YOUR GOAL - Pull out every line below containing the word "path".

Saved entries -
---*---

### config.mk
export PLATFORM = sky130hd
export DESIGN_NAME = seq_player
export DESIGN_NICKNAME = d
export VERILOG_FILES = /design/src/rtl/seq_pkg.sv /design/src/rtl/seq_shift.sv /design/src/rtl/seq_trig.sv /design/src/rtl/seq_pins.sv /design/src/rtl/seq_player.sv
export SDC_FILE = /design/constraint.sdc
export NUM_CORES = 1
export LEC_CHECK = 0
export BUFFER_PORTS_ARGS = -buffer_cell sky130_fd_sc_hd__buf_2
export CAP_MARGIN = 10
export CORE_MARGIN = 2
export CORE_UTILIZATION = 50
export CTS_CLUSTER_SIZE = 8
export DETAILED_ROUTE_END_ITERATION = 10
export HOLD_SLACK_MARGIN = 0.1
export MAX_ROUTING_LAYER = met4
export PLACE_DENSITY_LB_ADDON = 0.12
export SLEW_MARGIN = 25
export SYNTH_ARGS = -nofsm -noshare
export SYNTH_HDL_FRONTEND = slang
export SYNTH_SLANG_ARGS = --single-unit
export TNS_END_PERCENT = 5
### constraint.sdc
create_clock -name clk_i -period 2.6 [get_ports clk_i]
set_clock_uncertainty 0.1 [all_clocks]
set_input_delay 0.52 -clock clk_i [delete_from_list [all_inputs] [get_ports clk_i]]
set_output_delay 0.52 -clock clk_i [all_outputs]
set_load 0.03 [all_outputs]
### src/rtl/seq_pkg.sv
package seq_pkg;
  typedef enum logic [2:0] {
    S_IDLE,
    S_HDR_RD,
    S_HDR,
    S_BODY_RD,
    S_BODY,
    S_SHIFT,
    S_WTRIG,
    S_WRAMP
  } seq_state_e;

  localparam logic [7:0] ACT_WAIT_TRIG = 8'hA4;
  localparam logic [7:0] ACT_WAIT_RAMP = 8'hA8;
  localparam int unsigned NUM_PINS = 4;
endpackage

---*---

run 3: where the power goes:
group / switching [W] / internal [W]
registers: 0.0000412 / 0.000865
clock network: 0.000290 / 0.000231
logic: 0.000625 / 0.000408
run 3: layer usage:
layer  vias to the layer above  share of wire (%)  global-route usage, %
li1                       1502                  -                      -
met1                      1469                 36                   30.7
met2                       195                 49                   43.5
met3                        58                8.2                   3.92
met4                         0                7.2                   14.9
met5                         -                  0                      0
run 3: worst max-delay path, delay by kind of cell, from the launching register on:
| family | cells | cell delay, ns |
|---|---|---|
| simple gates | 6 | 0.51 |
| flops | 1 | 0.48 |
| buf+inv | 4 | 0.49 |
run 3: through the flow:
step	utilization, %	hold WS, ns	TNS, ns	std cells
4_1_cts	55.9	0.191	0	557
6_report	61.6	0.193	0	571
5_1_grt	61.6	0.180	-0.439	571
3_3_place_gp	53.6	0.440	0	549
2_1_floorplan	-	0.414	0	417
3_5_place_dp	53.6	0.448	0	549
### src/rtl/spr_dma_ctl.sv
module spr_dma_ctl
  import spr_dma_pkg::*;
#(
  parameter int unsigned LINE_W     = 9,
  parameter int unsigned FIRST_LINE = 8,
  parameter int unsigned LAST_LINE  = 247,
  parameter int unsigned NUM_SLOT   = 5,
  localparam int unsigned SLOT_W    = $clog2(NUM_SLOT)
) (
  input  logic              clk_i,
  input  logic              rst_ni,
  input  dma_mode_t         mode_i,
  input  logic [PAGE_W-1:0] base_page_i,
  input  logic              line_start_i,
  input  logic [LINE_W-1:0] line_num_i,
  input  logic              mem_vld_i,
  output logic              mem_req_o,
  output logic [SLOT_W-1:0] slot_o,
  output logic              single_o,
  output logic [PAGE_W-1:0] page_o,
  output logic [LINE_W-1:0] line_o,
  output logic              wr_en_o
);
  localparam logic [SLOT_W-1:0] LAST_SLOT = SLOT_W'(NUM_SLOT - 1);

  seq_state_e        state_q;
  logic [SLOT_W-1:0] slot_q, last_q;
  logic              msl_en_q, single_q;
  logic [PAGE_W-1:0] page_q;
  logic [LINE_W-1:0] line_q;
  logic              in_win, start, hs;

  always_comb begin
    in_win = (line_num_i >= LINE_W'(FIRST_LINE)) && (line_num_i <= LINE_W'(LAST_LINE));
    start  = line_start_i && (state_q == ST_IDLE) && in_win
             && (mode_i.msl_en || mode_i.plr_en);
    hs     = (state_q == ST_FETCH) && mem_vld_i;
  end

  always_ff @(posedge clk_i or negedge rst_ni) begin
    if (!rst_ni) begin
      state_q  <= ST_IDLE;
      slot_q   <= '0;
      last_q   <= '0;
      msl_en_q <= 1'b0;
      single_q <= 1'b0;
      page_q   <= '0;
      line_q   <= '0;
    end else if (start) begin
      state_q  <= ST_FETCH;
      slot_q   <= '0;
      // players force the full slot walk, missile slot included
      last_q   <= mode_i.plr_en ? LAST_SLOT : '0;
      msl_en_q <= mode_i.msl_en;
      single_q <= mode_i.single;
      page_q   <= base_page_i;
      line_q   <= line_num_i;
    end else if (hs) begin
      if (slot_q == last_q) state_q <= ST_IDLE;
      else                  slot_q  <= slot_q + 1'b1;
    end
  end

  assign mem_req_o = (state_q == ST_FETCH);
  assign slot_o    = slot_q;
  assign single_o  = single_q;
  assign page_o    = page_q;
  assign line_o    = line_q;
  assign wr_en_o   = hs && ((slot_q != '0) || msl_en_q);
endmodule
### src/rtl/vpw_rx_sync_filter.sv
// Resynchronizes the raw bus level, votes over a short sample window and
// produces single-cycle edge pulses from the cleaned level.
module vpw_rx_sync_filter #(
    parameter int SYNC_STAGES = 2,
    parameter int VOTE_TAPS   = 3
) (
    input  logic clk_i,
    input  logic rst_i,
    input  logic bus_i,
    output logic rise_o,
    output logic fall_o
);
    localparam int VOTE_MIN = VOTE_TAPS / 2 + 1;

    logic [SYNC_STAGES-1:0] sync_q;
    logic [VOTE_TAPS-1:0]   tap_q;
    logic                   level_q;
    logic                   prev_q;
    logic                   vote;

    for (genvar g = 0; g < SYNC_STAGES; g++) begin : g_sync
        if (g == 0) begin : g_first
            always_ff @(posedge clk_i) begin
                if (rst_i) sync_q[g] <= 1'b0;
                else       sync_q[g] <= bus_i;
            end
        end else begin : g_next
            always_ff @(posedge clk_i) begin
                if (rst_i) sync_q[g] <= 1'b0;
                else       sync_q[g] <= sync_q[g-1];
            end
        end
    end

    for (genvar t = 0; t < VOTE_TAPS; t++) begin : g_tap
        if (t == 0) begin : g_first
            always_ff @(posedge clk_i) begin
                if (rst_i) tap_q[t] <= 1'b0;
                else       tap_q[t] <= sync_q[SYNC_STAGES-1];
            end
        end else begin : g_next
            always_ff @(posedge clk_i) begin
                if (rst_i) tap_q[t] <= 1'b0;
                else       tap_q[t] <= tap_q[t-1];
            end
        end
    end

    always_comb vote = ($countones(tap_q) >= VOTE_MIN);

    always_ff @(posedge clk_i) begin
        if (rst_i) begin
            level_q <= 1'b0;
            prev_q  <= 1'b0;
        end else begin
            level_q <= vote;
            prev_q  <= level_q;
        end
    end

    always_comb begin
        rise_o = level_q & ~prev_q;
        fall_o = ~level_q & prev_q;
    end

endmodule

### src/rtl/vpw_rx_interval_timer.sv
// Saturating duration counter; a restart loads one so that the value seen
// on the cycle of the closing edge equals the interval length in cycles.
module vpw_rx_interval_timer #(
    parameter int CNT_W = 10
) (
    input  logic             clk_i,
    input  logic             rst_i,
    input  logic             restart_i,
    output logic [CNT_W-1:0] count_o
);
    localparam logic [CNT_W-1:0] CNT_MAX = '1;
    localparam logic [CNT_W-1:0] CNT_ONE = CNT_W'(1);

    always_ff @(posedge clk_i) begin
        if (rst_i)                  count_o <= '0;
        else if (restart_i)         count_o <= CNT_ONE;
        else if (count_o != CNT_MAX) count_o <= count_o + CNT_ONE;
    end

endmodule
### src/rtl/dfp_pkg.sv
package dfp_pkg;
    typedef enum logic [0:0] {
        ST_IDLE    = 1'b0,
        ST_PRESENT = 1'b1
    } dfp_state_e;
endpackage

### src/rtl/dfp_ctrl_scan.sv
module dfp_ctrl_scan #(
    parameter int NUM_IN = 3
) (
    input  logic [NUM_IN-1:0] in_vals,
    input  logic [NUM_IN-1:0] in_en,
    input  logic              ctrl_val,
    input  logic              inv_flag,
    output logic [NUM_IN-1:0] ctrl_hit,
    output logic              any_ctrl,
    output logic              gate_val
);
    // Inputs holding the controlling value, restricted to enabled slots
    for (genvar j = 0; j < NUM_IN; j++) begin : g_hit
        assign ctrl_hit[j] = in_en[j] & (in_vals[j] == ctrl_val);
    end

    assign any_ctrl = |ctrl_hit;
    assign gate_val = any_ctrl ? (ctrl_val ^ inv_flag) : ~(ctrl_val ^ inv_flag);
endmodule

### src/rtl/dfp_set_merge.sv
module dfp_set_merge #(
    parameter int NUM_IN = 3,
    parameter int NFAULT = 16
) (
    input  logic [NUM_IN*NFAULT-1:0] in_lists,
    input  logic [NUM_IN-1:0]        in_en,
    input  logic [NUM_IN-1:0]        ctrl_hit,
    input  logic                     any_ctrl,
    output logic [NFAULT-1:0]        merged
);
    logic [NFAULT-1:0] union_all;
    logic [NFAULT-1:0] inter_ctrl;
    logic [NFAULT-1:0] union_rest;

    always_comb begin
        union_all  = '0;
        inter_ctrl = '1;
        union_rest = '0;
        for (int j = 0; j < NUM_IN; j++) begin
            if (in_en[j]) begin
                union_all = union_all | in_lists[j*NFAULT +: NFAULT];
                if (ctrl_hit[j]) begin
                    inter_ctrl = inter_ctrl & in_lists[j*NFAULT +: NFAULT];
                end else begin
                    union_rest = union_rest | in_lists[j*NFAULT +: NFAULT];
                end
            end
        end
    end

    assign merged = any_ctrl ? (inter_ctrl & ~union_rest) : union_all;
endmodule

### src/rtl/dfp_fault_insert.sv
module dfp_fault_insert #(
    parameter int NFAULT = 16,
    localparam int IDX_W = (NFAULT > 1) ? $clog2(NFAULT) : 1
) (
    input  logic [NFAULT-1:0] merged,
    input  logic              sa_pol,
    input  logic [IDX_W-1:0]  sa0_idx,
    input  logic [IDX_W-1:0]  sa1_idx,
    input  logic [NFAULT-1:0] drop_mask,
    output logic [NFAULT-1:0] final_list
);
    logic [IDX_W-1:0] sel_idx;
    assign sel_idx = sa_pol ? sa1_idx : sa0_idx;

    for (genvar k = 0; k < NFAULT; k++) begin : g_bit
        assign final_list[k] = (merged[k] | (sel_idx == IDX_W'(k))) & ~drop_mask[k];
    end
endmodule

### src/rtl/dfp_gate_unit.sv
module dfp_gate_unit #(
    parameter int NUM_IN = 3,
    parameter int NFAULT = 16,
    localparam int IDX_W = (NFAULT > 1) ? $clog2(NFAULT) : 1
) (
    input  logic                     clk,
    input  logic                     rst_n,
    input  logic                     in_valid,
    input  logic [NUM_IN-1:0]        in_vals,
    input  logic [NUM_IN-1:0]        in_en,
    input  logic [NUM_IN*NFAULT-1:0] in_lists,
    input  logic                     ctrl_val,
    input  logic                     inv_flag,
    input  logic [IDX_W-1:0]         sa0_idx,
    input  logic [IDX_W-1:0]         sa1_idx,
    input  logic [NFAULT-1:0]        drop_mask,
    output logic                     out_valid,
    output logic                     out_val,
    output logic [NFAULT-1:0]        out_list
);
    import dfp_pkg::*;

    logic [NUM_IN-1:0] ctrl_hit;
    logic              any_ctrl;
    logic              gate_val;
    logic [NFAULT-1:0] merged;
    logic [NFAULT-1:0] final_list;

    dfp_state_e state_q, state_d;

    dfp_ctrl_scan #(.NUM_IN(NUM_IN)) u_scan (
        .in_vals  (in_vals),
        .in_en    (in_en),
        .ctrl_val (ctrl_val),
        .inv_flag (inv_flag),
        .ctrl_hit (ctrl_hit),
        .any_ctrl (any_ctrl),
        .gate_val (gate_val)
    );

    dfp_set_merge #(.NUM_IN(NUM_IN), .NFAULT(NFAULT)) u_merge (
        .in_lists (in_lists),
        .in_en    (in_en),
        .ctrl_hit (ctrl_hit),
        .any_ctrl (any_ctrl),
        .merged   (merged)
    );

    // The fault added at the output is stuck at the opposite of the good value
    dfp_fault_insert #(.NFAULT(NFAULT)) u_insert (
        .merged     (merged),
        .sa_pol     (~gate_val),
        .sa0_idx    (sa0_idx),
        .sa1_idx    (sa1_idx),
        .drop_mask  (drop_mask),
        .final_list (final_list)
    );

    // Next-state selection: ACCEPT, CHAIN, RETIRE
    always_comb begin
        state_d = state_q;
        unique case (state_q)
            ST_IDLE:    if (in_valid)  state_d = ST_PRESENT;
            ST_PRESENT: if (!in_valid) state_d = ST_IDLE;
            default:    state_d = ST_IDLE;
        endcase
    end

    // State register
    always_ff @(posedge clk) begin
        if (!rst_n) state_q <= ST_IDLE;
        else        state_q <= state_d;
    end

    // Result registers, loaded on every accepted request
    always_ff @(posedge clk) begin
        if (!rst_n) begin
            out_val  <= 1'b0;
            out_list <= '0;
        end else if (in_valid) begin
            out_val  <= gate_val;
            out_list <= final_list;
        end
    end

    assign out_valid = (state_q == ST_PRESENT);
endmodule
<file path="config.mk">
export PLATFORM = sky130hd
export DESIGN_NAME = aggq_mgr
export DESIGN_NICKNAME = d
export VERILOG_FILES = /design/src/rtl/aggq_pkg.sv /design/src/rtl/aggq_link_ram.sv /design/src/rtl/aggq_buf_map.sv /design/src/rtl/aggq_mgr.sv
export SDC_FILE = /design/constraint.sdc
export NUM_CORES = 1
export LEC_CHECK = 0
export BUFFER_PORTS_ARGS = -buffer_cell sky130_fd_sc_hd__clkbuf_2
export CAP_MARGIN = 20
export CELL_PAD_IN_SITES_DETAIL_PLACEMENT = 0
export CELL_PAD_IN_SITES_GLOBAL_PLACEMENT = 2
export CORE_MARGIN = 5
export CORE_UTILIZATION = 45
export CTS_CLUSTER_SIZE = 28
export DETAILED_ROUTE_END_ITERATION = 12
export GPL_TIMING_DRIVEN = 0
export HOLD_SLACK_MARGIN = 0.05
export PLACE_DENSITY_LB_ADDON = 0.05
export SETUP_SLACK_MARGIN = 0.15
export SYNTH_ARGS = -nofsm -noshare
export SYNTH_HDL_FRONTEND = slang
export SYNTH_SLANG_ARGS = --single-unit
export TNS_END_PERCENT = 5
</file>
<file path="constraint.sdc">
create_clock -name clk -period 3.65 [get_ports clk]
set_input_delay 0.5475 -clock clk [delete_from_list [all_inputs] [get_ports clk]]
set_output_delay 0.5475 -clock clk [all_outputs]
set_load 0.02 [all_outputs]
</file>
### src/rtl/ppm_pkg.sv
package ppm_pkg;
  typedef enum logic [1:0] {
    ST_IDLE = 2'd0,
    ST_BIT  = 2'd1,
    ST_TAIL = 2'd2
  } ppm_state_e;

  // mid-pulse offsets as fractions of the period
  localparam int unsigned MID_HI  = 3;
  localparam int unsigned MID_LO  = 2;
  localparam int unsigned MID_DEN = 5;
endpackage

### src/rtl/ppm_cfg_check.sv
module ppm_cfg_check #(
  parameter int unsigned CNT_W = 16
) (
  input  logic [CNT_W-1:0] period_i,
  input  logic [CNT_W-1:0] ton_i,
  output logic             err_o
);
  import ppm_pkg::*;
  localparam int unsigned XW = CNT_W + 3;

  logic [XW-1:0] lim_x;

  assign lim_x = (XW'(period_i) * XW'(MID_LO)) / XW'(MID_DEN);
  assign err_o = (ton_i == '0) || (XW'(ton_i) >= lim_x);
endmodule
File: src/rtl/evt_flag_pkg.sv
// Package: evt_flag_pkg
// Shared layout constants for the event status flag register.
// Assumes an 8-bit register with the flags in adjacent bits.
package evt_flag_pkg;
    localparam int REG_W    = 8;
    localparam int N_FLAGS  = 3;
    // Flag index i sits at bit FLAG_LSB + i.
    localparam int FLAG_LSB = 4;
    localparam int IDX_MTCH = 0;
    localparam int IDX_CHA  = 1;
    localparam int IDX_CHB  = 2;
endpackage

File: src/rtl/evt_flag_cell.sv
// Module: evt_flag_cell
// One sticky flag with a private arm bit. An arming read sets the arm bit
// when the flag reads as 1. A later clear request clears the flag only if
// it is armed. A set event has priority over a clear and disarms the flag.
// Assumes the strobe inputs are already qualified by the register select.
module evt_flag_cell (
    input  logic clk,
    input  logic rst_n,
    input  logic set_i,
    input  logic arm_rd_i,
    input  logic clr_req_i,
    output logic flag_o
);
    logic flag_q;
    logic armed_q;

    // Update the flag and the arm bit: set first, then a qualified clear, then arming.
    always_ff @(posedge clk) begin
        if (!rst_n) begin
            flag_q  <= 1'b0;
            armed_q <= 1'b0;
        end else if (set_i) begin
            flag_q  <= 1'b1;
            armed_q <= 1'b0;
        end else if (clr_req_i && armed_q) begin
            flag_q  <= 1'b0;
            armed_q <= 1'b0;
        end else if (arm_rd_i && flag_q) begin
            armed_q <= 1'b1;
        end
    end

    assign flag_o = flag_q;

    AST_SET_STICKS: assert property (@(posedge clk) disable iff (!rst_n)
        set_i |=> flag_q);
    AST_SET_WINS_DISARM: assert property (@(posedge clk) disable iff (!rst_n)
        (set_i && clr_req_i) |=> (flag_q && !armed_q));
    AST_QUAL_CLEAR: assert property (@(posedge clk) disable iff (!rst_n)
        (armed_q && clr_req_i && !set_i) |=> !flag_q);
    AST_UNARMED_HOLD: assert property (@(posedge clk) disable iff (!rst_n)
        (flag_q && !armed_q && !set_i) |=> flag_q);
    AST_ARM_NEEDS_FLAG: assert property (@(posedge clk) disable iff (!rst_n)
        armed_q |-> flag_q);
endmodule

---*---

WRITTEN RESPONSE -
run 3: worst max-delay path, delay by kind of cell, from the launching register on:
<file path="config.mk">
<file path="constraint.sdc">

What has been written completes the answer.